Omicidio Bongiorni: la versione del 17enne ex pugile

Il giovane, accusato di omicidio volontario, afferma di essere stato aggredito per primo mentre altri due minori e due maggiorenni sono indagati.

Omicidio Bongiorni: la versione del 17enne ex pugile

Il tragico evento che ha portato alla morte di Giacomo Bongiorni, carpentiere di 47 anni, avvenuto domenica all’1 e 21 in piazza Palma a Massa, avrebbe visto il giovane di 17 anni, attualmente accusato di omicidio volontario, infliggere il colpo mortale. La scena sarebbe stata registrata dalle telecamere di sicurezza comunali. In aggiunta al minorenne, sono coinvolti altri due ragazzi minorenni e due maggiorenni, Ionut Alexandru Miron, 23 anni, e Eduard Alin Carutasu, 19 anni, accusati di omicidio volontario e rissa aggravata.

Sequenza dei colpi

Le registrazioni mostrano la brutale sequenza di colpi inferta a Bongiorni, alla presenza del figlio di 11 anni e del cognato. Le immagini rivelano che il 47enne è stato colpito mentre si trovava a terra, privo di conoscenza, portando a fratture craniche e sanguinamenti fatali.

Intervento del cognato

Una telecamera ha ripreso il momento in cui Bongiorni decide di difendere il cognato, il quale aveva precedentemente esortato il gruppo di giovani a smettere di lanciare bottiglie contro un negozio.

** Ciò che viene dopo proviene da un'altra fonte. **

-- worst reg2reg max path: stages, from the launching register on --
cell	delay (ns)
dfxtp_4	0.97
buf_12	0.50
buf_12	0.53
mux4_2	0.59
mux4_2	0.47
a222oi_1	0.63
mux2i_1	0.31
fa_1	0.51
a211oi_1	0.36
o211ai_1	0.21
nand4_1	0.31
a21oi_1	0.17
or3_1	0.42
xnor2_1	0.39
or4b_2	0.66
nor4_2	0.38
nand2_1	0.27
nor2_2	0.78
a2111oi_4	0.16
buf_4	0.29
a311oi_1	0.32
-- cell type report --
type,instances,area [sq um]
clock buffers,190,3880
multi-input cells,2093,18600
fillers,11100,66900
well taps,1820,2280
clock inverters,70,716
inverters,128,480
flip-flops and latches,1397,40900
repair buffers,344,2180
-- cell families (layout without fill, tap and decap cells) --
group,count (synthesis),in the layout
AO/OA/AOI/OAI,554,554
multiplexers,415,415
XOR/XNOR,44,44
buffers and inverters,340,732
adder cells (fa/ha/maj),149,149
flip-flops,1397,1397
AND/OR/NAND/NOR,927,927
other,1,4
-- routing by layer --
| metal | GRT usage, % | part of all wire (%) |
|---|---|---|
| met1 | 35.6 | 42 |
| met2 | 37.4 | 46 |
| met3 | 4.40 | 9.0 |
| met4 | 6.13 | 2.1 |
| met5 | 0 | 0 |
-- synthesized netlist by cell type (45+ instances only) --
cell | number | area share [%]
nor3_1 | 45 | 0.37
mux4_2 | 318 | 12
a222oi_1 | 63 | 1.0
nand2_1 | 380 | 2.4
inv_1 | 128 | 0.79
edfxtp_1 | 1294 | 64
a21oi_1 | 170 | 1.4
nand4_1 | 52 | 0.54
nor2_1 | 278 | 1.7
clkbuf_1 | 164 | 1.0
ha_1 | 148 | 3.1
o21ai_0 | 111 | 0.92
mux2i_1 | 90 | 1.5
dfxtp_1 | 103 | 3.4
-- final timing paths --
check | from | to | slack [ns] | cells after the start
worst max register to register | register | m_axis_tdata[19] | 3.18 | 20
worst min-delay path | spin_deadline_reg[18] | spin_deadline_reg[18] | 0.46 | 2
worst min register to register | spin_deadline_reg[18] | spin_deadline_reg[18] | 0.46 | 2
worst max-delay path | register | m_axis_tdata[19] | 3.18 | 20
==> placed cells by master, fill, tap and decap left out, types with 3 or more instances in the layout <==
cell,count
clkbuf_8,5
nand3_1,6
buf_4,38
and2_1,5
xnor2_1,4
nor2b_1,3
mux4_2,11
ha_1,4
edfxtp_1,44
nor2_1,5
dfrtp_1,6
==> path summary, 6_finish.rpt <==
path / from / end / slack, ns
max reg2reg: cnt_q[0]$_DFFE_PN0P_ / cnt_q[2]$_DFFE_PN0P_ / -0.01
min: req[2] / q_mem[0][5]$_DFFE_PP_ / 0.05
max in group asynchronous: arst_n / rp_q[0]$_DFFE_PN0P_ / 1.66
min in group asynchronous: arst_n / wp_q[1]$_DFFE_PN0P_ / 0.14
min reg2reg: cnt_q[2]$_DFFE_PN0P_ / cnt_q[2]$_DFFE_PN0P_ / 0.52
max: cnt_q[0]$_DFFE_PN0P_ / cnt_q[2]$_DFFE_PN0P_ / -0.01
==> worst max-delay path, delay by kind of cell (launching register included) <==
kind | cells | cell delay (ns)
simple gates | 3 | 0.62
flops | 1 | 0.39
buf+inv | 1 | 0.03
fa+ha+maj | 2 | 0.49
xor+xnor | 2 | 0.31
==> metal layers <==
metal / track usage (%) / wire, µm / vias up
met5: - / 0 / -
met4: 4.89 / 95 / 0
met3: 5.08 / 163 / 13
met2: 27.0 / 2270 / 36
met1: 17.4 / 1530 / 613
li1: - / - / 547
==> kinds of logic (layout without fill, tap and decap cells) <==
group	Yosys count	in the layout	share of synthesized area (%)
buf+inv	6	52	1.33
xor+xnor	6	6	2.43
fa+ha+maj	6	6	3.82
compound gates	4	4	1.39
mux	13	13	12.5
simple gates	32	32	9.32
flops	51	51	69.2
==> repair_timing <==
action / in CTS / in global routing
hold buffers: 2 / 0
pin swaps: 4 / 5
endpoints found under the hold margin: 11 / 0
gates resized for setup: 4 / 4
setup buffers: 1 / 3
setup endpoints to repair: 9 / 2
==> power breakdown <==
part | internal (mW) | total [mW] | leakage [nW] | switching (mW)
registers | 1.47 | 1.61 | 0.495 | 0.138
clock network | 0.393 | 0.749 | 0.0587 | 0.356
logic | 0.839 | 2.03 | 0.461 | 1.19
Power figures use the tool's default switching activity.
`src/design/trb_pkg.sv`:
```
// Shared types and codes for the timestamp reorder buffer.
// Used by trb_ctrl, trb_dpath and timestamp_reorder_buffer_unit; depends on nothing.
package trb_pkg;

	localparam int STAMP_W  = 64;
	localparam int HANDLE_W = 32;
	localparam int COUNT_W  = 32;
	localparam int DEPTH_W  = 6;

	localparam logic [DEPTH_W-1:0] HOLD_DEPTH_RST = DEPTH_W'(16);

	// Result codes of one input word.
	typedef enum logic [1:0] {
		OUT_HELD = 2'd0,
		OUT_EMIT = 2'd1,
		OUT_LATE = 2'd2,
		OUT_DUP  = 2'd3
	} trb_outcome_t;

	typedef struct packed {
		logic [STAMP_W-1:0]  block_stamp;
		logic [HANDLE_W-1:0] block_handle;
	} trb_in_t;

	typedef struct packed {
		trb_outcome_t        outcome;
		logic [STAMP_W-1:0]  emitted_stamp;
		logic [HANDLE_W-1:0] emitted_handle;
		logic [COUNT_W-1:0]  reject_total;
	} trb_out_t;

	// Commands from the controller to the datapath.
	typedef struct packed {
		logic capture;
		logic late_upd;
		logic scan_clr;
		logic scan_rd;
		logic commit;
		logic out_load;
	} trb_cmd_t;

	// Status from the datapath to the controller.
	typedef struct packed {
		logic late;
		logic scan_last;
	} trb_status_t;

endpackage

```
`src/design/trb_ctrl.sv`:
```
// Sequencing controller of the timestamp reorder buffer.
// Depends on trb_pkg for the command and status structs.
module trb_ctrl (
	input  logic                clk,
	input  logic                arst_n,
	input  logic                in_valid,
	output logic                in_stall,
	output logic                out_valid,
	input  logic                out_stall,
	input  trb_pkg::trb_status_t status,
	output trb_pkg::trb_cmd_t    cmd
);
	import trb_pkg::*;

	typedef enum logic [2:0] {
		ST_IDLE,
		ST_CHECK,
		ST_SCAN,
		ST_DRAIN,
		ST_COMMIT,
		ST_OUTPUT
	} state_t;

	state_t state_q;
	logic   out_valid_q;
	logic   out_free;

	// A new word is taken only while no item is in flight.
	assign in_stall  = (state_q != ST_IDLE);
	assign out_valid = out_valid_q;
	assign out_free  = !out_valid_q || !out_stall;

	// Command decode from the current state.
	always_comb begin
		cmd          = '0;
		cmd.capture  = (state_q == ST_IDLE) && in_valid;
		cmd.late_upd = (state_q == ST_CHECK) && status.late;
		cmd.scan_clr = (state_q == ST_CHECK) && !status.late;
		cmd.scan_rd  = (state_q == ST_SCAN);
		cmd.commit   = (state_q == ST_COMMIT);
		cmd.out_load = (state_q == ST_OUTPUT) && out_free;
	end

	// State register and output valid flag.
	always_ff @(posedge clk or negedge arst_n) begin
		if (!arst_n) begin
			state_q     <= ST_IDLE;
			out_valid_q <= 1'b0;
		end else begin
			if (cmd.out_load) begin
				out_valid_q <= 1'b1;
			end else if (!out_stall) begin
				out_valid_q <= 1'b0;
			end
			case (state_q)
				ST_IDLE: begin
					if (in_valid) begin
						state_q <= ST_CHECK;
					end
				end
				ST_CHECK: begin
					state_q <= status.late ? ST_OUTPUT : ST_SCAN;
				end
				ST_SCAN: begin
					if (status.scan_last) begin
						state_q <= ST_DRAIN;
					end
				end
				ST_DRAIN: begin
					state_q <= ST_COMMIT;
				end
				ST_COMMIT: begin
					state_q <= ST_OUTPUT;
				end
				ST_OUTPUT: begin
					if (out_free) begin
						state_q <= ST_IDLE;
					end
				end
				default: begin
					state_q <= ST_IDLE;
				end
			endcase
		end
	end

endmodule

```
`config.mk`:
```
export PLATFORM = sky130hd
export DESIGN_NAME = trb_ctrl
export DESIGN_NICKNAME = d
export VERILOG_FILES = /design/src/design/trb_pkg.sv /design/src/design/trb_ctrl.sv
export SDC_FILE = /design/constraint.sdc
export NUM_CORES = 1
export LEC_CHECK = 0
export ABC_AREA = 1
export BUFFER_PORTS_ARGS = -buffer_cell sky130_fd_sc_hd__buf_2
export CORE_AREA = 3 3 40 42
export DETAILED_ROUTE_END_ITERATION = 8
export DIE_AREA = 0 0 43 45
export SYNTH_ARGS = -nofsm -noshare
export SYNTH_HDL_FRONTEND = slang
export SYNTH_SLANG_ARGS = --single-unit
```
`constraint.sdc`:
```
create_clock -name clk -period 1.8 [get_ports clk]
set_input_delay 0.18 -clock clk [delete_from_list [all_inputs] [get_ports clk]]
set_output_delay 0.18 -clock clk [all_outputs]
set_load 0.01 [all_outputs]
```
==> flow_metrics.py, run 1 <==
metrics = {
    "run_status": {
        "status": "completed",
    },
    "final_layout": {
        "layout_commonest_cell": "buf_2",
        "final_cell_mix": "buf_2, inv_1, nand2_1",
        "fill_cells": 154,
        "syn_to_final_growth_pct": 45.4,
        "n_antenna_cell": 0,
        "fin_nets": 65,
        "drive_above_1_share_pct": 33.3,
        "multi_input_area_um2": 119,
        "regArea_um2": 100,
    },
    "sta": {
        "clock.fmax_mhz": 723,
        "period_needed_ns": 1.38,
        "max-slew-margin-rel_pct": 86.1,
        "holdWs_ns": 0.181,
        "max_slew.worst_pin.slew_ns": 0.207,
        "finalCritPeriodShare_pct": 76.8,
        "final_max_slew_viol_count": 0,
        "hold_viol": 0,
        "setup_viol_count_final": 0,
        "fin_setup_tns_ns": 0,
        "final.setup_skew_ns": 0.00320,
        "rsz0062_at_grt": "false",
    },
    "global_route": {
        "grt_pass1_wl_um": 910,
        "grtUsageTotal_pct": 6.68,
        "grt_pass1_vias": 241,
        "grt-ovfl-total": 0,
        "grt_max_degree": 7,
        "antenna_found_initial": 0,
    },
    "power_and_ir_drop": {
        "p_leak_uw": 0.000259,
        "vdd_drop_max_uv": 585,
        "p_total_uw": 586,
        "cellPowerDensity_nw_per_um2": 1570,
    },
    "synthesis": {
        "synth-seq-area-share_pct": 39.0,
        "syn-mean-instance-area_um2": 6.41,
        "synthesis.area_um2": 256,
        "syn_nets": 46,
        "ys_seq_elements": 4,
        "yosys.cell_types.count": 10,
        "synth_top_cell_by_area": "dfrtp_1",
        "syn_inst": 40,
        "synth_top_area_share_pct": 39.0,
        "yosysWarnings": 0,
        "synthTopCellsByArea": "dfrtp_1, inv_1, nand2_1",
    },
    "setup_path": {
        "crit_required_ns": 1.62,
        "path_max_fanout": 5,
        "cp.arrival_ns": 1.20,
        "end_kind": "output pin",
        "cp-start-kind": "flip-flop",
        "critPathKind": "reg2out",
    },
    "detailed_routing": {
        "viasPerCell": 3.82,
        "drc": 0,
        "wl_um": 587,
        "dr.pass1.iters": 3,
        "wl_per_cell_um": 8.15,
        "drt_iter0_drc": 4,
        "antenna_left": 0,
        "vias": 275,
    },
    "die": {
        "die-height_um": 45,
        "die_w_um": 43,
        "coreArea_um2": 1280,
        "initial_core_util_pct": 20.0,
        "io_pins": 14,
        "rows": 13,
        "die-area_um2": 1940,
    },
    "clock_tree": {
        "cts_setup_buffers": 0,
        "root_buffer": "clkbuf_4",
        "htreeDepth": 1,
        "clkTransAtPathRegs_ns": 0.04,
        "cts.sinks": 4,
        "cts_tree": "built",
        "clockBufferDepth": 2,
        "clk_latency_ns": 0.24,
        "numCtsBuffers": 3,
    },
    "min_path": {
        "hp-class": "in2reg",
    },
    "placed_design": {
        "place_congestion": 0.809,
        "dp_hpwl_um": 484,
        "port_buffers": 13,
    },
    "flow_run": {
        "cap_violations": 0,
    },
}
-- cell usage after synthesis --
| cell type | number |
|---|---|
| nand3_1 | 4 |
| inv_1 | 9 |
| nand2_2 | 2 |
| clkinv_1 | 1 |
| nor2_4 | 1 |
| nand4_1 | 1 |
| a21oi_1 | 1 |
| nor2_1 | 8 |
| dfrtp_1 | 4 |
| nand2_1 | 9 |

Secondo i familiari della vittima, i ragazzi avrebbero reagito colpendo il cognato, provocandogli la frattura del setto nasale e di una gamba. Le conseguenze del successivo attacco a Giacomo sono state ancor più gravi: un pugno violento lo ha fatto perdere l’equilibrio e cadere, per poi subire una serie di calci fatali.

Il giovane pugile

Il 17enne, ora collocato in una struttura per minori a Genova, ha una storia di pugilato agonistico, avendo militato fino al 2023 nella Boxing Team Pugilistica Massese. Durante il primo interrogatorio, ha dichiarato di aver reagito a un’aggressione da parte di Bongiorni, il quale, a suo dire, lo avrebbe colpito al naso. Anche gli altri indagati sostengono di aver agito in difesa. Le famiglie dei ragazzi si sono espresse, affermando di non avere figli con precedenti penali.